▶ ACTION ITEM: The answer should consist of each line below that contains the word "inverters".

▶ AVAILABLE DATA:
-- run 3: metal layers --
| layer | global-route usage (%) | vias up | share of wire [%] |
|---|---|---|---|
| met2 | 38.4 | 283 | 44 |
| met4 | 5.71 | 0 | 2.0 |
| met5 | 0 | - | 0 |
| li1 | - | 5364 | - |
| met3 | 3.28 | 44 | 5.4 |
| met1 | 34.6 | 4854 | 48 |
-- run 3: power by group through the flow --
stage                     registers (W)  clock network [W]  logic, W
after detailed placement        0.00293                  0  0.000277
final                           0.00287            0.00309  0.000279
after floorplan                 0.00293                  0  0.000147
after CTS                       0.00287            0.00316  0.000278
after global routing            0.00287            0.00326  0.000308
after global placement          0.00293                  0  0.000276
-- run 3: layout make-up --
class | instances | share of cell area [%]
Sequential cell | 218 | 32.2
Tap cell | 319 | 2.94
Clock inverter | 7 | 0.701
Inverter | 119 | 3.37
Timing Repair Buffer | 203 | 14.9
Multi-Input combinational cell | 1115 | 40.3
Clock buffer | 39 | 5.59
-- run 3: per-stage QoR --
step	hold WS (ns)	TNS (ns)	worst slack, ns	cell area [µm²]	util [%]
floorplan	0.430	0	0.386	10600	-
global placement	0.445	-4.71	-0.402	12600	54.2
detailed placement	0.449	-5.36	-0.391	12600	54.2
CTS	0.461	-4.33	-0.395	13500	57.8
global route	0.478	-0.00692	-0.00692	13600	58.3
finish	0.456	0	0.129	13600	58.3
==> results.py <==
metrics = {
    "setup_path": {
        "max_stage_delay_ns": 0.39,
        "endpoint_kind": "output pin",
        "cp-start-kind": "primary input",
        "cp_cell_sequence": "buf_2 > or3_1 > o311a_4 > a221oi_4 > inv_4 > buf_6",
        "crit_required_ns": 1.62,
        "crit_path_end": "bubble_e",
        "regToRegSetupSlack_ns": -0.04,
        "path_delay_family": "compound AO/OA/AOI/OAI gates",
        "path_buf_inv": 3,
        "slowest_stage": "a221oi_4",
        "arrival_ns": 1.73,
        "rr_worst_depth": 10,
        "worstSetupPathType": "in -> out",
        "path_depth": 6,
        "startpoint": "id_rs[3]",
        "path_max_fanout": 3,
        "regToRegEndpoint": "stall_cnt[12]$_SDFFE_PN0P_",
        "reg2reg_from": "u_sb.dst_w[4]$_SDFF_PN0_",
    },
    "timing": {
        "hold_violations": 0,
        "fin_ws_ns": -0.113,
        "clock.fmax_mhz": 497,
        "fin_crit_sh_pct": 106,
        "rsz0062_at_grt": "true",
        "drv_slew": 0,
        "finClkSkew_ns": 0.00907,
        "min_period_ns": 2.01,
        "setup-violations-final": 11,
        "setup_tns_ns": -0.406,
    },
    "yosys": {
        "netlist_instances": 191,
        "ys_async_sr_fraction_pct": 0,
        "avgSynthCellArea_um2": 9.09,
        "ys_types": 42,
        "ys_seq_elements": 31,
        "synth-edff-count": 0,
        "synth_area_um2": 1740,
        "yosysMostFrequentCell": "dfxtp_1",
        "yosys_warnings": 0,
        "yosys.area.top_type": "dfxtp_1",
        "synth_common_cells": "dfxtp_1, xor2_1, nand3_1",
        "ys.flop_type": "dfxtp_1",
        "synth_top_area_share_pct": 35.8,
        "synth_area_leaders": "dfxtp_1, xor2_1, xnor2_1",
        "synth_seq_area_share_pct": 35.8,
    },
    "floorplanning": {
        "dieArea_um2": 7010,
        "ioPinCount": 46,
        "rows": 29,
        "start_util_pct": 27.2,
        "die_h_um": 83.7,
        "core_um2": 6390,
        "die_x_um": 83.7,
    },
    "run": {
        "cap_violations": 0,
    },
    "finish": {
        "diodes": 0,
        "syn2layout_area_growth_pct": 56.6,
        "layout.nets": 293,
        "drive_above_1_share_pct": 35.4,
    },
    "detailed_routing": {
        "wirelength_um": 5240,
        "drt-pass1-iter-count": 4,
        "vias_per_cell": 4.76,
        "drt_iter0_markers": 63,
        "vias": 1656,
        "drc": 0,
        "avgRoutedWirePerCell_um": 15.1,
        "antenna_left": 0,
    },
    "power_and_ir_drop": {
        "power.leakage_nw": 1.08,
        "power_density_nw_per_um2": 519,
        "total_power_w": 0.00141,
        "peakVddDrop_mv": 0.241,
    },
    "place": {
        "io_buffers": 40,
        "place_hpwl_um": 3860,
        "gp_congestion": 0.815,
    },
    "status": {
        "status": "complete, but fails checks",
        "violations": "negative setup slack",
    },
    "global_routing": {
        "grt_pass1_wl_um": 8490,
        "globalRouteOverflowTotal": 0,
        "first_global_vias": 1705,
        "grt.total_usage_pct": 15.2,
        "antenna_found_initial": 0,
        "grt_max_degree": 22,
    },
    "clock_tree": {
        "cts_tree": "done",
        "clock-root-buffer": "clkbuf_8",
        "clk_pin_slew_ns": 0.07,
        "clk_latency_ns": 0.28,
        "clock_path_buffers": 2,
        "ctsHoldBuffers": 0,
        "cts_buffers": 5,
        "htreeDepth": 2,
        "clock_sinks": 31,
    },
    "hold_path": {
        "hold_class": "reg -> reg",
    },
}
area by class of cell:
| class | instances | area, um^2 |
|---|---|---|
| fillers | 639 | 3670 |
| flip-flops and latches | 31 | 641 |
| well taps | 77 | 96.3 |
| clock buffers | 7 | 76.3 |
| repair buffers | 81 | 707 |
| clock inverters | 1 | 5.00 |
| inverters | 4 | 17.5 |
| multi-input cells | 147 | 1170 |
## src/rtl/rc4_pkg.sv

```systemverilog
// Shared RC4 PRGA definitions: FSM state encoding, message defaults and the
// plaintext character filter also used by the checker on the D-RAM side.
package rc4_pkg;

   localparam int         MSG_LEN_DEF = 32;
   localparam logic [7:0] CHAR_A      = 8'h61;
   localparam logic [7:0] CHAR_Z      = 8'h7A;
   localparam logic [7:0] CHAR_SP     = 8'h20;

   typedef enum logic [3:0] {
      IDLE,
      RD_SI,
      WT_SI,
      LD_SI,
      RD_SJ,
      WT_SJ,
      LD_SJ,
      WR_SI,
      WR_SJ,
      RD_F,
      WT_F,
      LD_F,
      WR_D,
      FINISH
   } prga_state_t;

   // Plaintext is accepted only as lowercase letters or space.
   function automatic logic is_valid_char(input logic [7:0] b);
      return ((b >= CHAR_A) && (b <= CHAR_Z)) || (b == CHAR_SP);
   endfunction

endpackage

```

## src/rtl/rc4_prga_decryptor.sv

```systemverilog
// RC4 keystream generator: swaps S-RAM entries, XORs keystream with ROM
// ciphertext and writes plaintext to D-RAM, one byte every 12 cycles.
module rc4_prga_decryptor
   import rc4_pkg::*;
#(
   parameter int MSG_LEN     = MSG_LEN_DEF,
   parameter int ADDR_W      = 5,
   parameter bit EARLY_ABORT = 1'b1
) (
   input  logic              CLOCK_50,
   input  logic              rst_n,
   input  logic              Decrypt_Start,
   input  logic              Finish_ack,
   output logic              Decrypt_Finish,
   output logic              Decrypt_Bad,
   output logic [7:0]        S_addr,
   output logic [7:0]        S_data,
   output logic              S_wren,
   input  logic [7:0]        S_q,
   output logic [ADDR_W-1:0] ROM_addr,
   input  logic [7:0]        ROM_q,
   output logic [ADDR_W-1:0] D_addr,
   output logic [7:0]        D_data,
   output logic              D_wren,
   output prga_state_t       dbg_state
);

   // Handshake: Decrypt_Start is a one-cycle pulse honoured only in IDLE;
   // Decrypt_Finish stays high in FINISH until Finish_ack is seen there.
   localparam logic [ADDR_W-1:0] LAST_K = ADDR_W'(MSG_LEN - 1);

   prga_state_t       state;
   logic [7:0]        i, j, si, sj, f, c;
   logic [ADDR_W-1:0] k;

   assign dbg_state = state;

   // Outputs are registered: each branch loads the values the next state drives.
   always_ff @(posedge CLOCK_50 or negedge rst_n) begin
      if (!rst_n) begin
         state          <= IDLE;
         i              <= 8'd1;
         j              <= 8'd0;
         k              <= '0;
         si             <= 8'd0;
         sj             <= 8'd0;
         f              <= 8'd0;
         c              <= 8'd0;
         Decrypt_Finish <= 1'b0;
         Decrypt_Bad    <= 1'b0;
         S_addr         <= 8'd0;
         S_data         <= 8'd0;
         S_wren         <= 1'b0;
         ROM_addr       <= '0;
         D_addr         <= '0;
         D_data         <= 8'd0;
         D_wren         <= 1'b0;
      end else begin
         S_wren <= 1'b0;
         D_wren <= 1'b0;
         case (state)
            IDLE: begin
               if (Decrypt_Start) begin
                  state       <= RD_SI;
                  i           <= 8'd1;
                  j           <= 8'd0;
                  k           <= '0;
                  Decrypt_Bad <= 1'b0;
                  S_addr      <= 8'd1;
               end
            end
            RD_SI: state <= WT_SI;
            WT_SI: state <= LD_SI;
            LD_SI: begin
               si     <= S_q;
               j      <= j + S_q;
               S_addr <= j + S_q;
               state  <= RD_SJ;
            end
            RD_SJ: state <= WT_SJ;
            WT_SJ: state <= LD_SJ;
            LD_SJ: begin
               sj     <= S_q;
               S_addr <= i;
               S_data <= S_q;
               S_wren <= 1'b1;
               state  <= WR_SI;
            end
            WR_SI: begin
               S_addr <= j;
               S_data <= si;
               S_wren <= 1'b1;
               state  <= WR_SJ;
            end
            WR_SJ: begin
               S_addr   <= si + sj;
               ROM_addr <= k;
               state    <= RD_F;
            end
            RD_F: state <= WT_F;
            WT_F: state <= LD_F;
            LD_F: begin
               f      <= S_q;
               c      <= ROM_q;
               D_addr <= k;
               D_data <= S_q ^ ROM_q;
               D_wren <= 1'b1;
               state  <= WR_D;
            end
            WR_D: begin
               i <= i + 8'd1;
               if (EARLY_ABORT && !is_valid_char(f ^ c)) begin
                  Decrypt_Bad    <= 1'b1;
                  Decrypt_Finish <= 1'b1;
                  state          <= FINISH;
               end else if (k == LAST_K) begin
                  Decrypt_Finish <= 1'b1;
                  state          <= FINISH;
               end else begin
                  // k only advances when another byte follows, so it stays in range.
                  k      <= k + 1'b1;
                  S_addr <= i + 8'd1;
                  state  <= RD_SI;
               end
            end
            FINISH: begin
               if (Finish_ack) begin
                  Decrypt_Finish <= 1'b0;
                  state          <= IDLE;
               end
            end
            default: state <= IDLE;
         endcase
      end
   end

endmodule

```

▶ COMPLETED TASK:
| clock inverters | 1 | 5.00 |
| inverters | 4 | 17.5 |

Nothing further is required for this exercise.